◆ Prompt ◆
Where the word "cycle" shows up in the entries below, please copy the whole line.

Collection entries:
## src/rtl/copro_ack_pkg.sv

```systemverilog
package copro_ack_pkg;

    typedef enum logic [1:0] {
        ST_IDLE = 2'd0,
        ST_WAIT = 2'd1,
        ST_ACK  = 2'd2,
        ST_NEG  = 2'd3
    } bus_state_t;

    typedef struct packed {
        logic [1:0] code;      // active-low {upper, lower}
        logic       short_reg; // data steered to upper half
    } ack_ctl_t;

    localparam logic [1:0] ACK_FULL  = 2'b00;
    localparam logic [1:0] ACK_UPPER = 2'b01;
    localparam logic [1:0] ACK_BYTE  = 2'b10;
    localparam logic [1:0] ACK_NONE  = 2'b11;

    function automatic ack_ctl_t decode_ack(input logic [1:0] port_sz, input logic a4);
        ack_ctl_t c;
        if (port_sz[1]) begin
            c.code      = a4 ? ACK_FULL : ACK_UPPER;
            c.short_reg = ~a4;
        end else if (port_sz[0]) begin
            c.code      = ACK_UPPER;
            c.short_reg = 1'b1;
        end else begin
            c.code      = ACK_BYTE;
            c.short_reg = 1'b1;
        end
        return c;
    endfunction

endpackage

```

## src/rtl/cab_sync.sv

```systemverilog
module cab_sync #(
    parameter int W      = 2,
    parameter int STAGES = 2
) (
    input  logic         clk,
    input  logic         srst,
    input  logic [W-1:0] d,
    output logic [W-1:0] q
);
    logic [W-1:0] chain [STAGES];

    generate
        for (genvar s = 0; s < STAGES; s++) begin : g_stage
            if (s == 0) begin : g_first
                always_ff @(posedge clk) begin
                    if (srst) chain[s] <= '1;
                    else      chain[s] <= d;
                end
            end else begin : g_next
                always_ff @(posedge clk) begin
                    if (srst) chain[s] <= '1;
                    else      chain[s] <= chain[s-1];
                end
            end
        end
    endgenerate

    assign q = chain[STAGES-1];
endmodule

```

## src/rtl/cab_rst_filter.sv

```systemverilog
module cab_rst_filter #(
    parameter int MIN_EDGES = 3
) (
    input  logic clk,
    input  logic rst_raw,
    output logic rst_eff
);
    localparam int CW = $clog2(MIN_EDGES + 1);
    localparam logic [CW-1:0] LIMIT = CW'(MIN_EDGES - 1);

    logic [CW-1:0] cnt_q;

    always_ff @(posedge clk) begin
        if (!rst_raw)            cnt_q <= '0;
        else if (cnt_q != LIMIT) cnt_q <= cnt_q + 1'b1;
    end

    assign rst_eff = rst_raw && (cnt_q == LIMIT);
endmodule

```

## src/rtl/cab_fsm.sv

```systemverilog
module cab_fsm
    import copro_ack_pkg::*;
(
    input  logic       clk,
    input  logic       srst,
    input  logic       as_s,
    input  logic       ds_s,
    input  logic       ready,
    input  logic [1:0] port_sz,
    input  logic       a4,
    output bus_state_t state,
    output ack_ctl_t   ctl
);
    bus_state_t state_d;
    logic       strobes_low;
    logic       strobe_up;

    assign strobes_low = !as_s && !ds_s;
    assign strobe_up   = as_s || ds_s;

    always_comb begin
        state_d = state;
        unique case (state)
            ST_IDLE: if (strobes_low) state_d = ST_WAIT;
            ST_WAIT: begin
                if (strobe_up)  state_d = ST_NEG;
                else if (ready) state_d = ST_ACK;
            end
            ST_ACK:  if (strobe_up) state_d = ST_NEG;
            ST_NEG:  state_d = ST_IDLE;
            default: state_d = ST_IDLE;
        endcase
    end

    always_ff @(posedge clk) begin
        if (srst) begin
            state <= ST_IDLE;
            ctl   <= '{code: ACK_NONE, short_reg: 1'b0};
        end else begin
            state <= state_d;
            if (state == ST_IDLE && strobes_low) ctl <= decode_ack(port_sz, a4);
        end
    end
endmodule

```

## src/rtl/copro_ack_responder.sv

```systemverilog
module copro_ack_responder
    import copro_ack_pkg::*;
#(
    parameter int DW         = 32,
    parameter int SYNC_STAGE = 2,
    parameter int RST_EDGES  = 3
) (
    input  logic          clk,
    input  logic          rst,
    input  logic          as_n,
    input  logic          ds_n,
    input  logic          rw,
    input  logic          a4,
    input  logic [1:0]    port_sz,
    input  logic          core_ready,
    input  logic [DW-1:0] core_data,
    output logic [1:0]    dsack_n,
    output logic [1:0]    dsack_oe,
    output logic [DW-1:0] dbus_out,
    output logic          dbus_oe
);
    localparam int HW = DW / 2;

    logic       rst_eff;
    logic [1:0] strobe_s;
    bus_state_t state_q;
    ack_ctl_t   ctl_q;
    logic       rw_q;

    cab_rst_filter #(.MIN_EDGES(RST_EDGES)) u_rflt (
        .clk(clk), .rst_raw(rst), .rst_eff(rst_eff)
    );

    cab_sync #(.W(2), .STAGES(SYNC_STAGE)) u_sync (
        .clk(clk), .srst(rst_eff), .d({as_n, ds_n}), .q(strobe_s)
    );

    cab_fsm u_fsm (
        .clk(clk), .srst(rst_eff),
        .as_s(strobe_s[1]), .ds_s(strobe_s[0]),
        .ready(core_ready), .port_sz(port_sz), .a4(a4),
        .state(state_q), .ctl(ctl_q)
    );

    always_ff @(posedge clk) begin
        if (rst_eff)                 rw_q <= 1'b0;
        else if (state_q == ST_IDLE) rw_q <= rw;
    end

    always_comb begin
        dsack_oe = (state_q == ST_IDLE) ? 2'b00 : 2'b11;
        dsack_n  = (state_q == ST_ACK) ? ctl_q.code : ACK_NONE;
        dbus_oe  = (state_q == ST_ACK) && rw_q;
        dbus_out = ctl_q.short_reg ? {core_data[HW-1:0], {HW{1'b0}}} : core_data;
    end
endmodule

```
...
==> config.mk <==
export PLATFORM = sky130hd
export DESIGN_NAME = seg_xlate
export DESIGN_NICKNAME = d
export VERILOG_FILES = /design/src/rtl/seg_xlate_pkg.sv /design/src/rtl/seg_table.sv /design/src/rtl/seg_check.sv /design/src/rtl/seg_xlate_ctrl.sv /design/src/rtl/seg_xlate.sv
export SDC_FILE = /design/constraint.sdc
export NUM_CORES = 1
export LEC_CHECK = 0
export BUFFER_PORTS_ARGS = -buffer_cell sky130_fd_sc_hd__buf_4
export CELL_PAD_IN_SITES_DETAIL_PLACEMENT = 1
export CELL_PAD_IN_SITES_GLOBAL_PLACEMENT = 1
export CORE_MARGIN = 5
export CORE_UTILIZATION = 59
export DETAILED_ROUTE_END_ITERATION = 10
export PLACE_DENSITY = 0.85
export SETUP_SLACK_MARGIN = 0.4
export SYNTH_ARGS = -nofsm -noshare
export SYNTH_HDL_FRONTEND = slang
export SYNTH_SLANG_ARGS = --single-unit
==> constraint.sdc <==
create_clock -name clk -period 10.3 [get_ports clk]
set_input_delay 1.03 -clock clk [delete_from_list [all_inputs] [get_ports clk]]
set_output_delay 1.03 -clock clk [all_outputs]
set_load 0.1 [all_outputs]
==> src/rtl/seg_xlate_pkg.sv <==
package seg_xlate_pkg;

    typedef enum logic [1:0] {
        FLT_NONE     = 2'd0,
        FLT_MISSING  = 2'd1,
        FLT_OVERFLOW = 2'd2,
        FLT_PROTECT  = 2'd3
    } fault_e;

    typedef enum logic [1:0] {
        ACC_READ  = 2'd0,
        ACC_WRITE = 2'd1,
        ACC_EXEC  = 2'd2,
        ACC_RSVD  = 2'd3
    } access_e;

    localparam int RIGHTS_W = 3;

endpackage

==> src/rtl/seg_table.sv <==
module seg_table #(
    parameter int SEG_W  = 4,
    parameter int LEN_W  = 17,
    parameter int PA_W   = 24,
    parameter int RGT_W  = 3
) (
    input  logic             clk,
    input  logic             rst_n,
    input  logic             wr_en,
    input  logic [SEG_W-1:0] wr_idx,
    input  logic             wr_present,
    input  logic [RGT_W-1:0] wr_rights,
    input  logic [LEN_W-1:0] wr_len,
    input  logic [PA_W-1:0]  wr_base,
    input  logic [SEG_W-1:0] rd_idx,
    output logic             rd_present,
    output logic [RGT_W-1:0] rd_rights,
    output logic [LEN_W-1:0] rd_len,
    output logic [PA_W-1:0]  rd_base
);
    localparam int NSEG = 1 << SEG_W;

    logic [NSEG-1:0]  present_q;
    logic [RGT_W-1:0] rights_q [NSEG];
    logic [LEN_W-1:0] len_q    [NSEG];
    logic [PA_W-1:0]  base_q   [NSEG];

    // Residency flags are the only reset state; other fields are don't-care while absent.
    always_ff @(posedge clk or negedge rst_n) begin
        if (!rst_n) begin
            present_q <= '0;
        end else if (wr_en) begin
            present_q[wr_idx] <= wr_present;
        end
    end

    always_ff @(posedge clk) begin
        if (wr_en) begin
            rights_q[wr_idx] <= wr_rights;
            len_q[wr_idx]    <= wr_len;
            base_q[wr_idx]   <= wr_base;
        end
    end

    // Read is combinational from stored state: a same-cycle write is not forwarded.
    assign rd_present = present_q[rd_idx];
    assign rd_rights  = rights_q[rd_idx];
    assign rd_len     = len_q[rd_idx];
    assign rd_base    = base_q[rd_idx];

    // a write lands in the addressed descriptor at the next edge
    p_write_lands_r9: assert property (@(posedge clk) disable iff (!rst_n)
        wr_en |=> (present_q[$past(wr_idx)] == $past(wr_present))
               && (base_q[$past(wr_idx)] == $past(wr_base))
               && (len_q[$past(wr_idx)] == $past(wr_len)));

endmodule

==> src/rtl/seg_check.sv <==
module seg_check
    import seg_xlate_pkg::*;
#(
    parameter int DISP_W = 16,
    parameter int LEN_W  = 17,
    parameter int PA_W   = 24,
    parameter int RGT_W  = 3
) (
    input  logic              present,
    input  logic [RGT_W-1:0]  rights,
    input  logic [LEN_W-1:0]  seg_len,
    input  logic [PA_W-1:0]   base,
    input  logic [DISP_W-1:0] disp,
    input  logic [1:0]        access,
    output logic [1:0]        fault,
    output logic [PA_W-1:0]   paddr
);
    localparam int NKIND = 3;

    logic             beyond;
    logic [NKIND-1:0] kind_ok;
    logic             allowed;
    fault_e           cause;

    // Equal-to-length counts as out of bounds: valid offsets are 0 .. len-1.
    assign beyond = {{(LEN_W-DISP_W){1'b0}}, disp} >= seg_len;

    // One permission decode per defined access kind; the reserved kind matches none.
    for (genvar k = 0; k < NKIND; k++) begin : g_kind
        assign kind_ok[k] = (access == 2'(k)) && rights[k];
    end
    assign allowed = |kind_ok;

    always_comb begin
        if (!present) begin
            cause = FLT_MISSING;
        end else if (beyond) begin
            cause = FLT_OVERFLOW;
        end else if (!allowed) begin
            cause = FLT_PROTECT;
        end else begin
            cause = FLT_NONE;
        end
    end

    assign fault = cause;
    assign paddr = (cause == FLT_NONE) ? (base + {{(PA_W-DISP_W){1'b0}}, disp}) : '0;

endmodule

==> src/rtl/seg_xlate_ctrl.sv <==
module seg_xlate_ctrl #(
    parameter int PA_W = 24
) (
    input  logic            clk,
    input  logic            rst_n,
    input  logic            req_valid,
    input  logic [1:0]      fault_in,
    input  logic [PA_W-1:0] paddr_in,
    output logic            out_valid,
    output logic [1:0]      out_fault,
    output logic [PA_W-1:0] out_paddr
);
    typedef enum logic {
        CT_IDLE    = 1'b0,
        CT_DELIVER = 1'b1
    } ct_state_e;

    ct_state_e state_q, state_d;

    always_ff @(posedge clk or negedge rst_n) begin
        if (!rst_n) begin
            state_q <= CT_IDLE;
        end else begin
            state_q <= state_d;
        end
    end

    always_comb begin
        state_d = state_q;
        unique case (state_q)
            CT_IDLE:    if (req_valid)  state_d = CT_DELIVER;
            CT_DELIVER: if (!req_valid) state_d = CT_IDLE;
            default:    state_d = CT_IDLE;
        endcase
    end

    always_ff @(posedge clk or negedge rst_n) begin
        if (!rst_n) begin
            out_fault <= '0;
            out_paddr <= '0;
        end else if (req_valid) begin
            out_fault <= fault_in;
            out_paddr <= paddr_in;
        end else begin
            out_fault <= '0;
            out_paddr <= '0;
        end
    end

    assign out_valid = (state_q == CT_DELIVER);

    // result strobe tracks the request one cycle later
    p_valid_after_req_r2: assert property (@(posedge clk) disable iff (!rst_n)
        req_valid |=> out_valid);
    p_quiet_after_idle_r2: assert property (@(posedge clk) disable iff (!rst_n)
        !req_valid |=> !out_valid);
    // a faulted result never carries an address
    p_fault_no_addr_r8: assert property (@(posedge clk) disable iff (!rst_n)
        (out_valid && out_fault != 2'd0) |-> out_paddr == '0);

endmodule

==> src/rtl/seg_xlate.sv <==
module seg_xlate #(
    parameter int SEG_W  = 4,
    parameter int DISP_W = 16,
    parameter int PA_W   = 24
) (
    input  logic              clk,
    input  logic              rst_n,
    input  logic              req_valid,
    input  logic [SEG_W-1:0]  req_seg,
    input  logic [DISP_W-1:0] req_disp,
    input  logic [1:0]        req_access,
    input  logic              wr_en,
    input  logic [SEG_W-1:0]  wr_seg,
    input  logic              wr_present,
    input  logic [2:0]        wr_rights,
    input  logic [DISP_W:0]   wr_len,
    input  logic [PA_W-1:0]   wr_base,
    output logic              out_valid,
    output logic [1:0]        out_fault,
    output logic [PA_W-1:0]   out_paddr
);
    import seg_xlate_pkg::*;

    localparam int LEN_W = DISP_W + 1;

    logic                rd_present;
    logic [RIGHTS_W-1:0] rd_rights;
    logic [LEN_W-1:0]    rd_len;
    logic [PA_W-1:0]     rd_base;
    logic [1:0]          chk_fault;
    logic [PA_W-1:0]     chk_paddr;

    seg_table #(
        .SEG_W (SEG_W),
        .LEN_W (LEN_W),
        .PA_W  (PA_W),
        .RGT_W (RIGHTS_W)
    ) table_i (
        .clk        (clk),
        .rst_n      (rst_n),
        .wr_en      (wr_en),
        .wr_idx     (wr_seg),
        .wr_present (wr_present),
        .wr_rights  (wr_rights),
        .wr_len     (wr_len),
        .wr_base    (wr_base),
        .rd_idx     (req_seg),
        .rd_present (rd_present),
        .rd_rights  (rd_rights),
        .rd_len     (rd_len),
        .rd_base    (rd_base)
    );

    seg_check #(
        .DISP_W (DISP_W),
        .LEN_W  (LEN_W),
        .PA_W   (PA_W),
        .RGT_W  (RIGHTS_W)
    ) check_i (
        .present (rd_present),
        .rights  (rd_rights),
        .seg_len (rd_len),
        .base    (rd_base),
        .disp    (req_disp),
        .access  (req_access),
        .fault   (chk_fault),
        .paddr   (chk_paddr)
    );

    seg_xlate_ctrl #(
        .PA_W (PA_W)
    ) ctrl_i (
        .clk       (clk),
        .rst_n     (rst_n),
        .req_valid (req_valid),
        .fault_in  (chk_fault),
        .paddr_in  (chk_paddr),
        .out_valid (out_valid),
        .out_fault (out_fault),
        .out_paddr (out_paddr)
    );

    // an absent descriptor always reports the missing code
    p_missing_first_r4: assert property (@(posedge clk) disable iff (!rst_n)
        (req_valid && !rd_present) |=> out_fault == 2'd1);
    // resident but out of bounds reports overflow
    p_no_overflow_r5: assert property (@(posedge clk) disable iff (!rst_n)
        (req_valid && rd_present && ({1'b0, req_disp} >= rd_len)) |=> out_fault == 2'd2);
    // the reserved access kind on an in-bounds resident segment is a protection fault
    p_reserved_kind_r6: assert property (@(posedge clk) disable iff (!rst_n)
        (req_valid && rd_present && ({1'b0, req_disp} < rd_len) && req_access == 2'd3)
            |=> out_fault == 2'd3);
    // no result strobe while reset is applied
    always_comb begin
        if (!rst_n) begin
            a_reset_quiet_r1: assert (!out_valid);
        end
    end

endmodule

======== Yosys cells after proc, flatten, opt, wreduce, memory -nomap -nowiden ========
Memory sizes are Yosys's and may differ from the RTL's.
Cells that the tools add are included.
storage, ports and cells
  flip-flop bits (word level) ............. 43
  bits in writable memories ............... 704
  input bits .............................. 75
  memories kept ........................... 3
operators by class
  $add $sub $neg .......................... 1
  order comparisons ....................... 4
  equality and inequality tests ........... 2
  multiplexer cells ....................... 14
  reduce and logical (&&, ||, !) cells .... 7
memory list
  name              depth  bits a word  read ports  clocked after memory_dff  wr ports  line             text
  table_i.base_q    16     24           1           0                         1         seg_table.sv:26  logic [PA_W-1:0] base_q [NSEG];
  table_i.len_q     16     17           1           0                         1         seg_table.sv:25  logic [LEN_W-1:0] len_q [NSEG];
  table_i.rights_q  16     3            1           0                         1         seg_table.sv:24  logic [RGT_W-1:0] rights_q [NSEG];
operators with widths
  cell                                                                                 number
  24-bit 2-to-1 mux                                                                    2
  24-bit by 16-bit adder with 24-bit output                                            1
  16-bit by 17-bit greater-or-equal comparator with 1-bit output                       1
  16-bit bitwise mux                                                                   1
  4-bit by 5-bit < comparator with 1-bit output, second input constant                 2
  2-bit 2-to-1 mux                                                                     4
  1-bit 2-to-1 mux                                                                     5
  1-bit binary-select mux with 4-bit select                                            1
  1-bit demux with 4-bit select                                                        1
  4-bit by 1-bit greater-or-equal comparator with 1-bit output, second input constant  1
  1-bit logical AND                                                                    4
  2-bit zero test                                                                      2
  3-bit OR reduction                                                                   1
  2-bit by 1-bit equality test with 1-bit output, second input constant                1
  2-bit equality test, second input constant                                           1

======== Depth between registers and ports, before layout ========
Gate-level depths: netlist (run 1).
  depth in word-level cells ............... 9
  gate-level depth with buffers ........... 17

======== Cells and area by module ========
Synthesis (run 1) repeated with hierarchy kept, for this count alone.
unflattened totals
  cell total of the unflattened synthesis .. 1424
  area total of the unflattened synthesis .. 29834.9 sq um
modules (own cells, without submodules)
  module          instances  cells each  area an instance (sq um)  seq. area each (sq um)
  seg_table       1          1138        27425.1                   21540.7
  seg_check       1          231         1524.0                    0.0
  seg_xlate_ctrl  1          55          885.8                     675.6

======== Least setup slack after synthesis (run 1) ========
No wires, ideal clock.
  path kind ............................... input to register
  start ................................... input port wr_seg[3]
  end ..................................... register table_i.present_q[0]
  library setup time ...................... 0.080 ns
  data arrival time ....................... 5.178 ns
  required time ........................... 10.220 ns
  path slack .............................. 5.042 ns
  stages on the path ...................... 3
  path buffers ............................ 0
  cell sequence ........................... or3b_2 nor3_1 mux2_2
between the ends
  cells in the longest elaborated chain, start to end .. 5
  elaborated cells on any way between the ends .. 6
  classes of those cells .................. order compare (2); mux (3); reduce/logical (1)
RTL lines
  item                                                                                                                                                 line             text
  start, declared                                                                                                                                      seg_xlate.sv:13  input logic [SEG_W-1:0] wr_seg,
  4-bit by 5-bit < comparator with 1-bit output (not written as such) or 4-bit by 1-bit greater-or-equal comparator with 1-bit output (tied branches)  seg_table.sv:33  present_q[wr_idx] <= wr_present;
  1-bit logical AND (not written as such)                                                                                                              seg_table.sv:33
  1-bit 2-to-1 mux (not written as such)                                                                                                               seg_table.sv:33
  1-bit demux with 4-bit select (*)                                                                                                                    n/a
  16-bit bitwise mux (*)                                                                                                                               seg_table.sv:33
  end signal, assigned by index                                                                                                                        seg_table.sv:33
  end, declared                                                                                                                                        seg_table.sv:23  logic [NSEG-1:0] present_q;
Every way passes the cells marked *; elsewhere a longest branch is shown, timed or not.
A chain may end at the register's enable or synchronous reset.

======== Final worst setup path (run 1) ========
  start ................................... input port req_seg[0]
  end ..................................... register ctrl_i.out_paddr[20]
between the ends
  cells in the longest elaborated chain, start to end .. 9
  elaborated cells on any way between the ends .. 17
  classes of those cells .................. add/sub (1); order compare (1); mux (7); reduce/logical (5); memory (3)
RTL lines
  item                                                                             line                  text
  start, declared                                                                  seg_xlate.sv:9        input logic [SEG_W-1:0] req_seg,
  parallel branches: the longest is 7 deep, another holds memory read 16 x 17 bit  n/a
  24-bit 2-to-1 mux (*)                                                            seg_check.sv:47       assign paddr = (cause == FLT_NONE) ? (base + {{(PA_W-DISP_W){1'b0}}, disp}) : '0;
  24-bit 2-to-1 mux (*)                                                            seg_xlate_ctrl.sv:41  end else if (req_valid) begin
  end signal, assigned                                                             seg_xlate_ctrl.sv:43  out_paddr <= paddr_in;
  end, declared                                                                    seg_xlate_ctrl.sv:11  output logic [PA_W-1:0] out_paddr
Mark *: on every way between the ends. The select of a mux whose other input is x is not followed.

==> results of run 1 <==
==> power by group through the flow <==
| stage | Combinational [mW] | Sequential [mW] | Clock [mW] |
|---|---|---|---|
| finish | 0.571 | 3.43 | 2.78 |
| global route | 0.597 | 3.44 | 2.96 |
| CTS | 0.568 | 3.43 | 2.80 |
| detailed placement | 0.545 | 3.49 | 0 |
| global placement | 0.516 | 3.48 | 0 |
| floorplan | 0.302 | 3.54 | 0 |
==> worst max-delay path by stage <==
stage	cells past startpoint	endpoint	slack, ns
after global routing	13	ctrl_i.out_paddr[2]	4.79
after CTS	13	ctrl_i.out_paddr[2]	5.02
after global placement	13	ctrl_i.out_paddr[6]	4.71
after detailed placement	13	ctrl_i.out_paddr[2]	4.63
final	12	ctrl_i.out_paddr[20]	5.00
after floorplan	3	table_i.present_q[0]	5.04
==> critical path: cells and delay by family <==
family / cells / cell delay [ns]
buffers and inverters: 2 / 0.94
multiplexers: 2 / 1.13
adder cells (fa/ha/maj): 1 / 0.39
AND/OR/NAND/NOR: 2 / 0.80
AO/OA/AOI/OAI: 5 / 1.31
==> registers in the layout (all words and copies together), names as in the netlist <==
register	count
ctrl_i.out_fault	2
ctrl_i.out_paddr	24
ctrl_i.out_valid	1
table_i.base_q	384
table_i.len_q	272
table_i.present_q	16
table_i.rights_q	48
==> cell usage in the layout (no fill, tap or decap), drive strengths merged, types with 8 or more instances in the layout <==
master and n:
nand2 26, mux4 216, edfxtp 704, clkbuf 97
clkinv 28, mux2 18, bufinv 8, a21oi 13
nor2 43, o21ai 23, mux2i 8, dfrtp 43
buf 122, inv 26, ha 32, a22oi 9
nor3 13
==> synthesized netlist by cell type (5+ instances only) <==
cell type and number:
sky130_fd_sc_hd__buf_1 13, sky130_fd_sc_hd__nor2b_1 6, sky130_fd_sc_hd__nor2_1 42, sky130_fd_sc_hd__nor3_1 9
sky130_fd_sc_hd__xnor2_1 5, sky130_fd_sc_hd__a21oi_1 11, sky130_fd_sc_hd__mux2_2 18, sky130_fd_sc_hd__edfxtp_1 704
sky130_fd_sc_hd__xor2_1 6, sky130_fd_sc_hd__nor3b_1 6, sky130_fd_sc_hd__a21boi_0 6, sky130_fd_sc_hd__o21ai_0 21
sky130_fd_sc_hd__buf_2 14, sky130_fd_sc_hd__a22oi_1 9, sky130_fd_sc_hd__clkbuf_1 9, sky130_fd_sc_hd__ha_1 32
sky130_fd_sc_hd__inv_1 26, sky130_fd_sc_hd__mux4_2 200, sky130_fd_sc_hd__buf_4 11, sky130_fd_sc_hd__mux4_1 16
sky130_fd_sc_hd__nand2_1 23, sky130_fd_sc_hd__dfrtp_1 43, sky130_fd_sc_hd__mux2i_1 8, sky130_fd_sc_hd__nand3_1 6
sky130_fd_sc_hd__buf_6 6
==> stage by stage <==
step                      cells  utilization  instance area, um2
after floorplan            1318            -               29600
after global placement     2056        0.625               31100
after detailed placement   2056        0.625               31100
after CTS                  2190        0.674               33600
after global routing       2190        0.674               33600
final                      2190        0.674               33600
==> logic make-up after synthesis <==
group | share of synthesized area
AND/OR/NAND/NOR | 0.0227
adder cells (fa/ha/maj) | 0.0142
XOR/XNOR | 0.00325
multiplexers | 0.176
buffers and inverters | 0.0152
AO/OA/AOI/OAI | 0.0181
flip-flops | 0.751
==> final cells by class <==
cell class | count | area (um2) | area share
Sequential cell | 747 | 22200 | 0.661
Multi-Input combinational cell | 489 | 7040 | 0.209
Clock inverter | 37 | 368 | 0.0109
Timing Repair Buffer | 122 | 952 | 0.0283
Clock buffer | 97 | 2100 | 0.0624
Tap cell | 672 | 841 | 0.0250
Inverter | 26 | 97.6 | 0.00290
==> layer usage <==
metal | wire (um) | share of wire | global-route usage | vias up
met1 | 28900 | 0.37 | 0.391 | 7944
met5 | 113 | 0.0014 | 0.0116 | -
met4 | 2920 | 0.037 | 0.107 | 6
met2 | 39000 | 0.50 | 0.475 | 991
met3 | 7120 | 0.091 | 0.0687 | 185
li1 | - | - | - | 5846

◆ Finished exercise ◆
    // Read is combinational from stored state: a same-cycle write is not forwarded.
    // result strobe tracks the request one cycle later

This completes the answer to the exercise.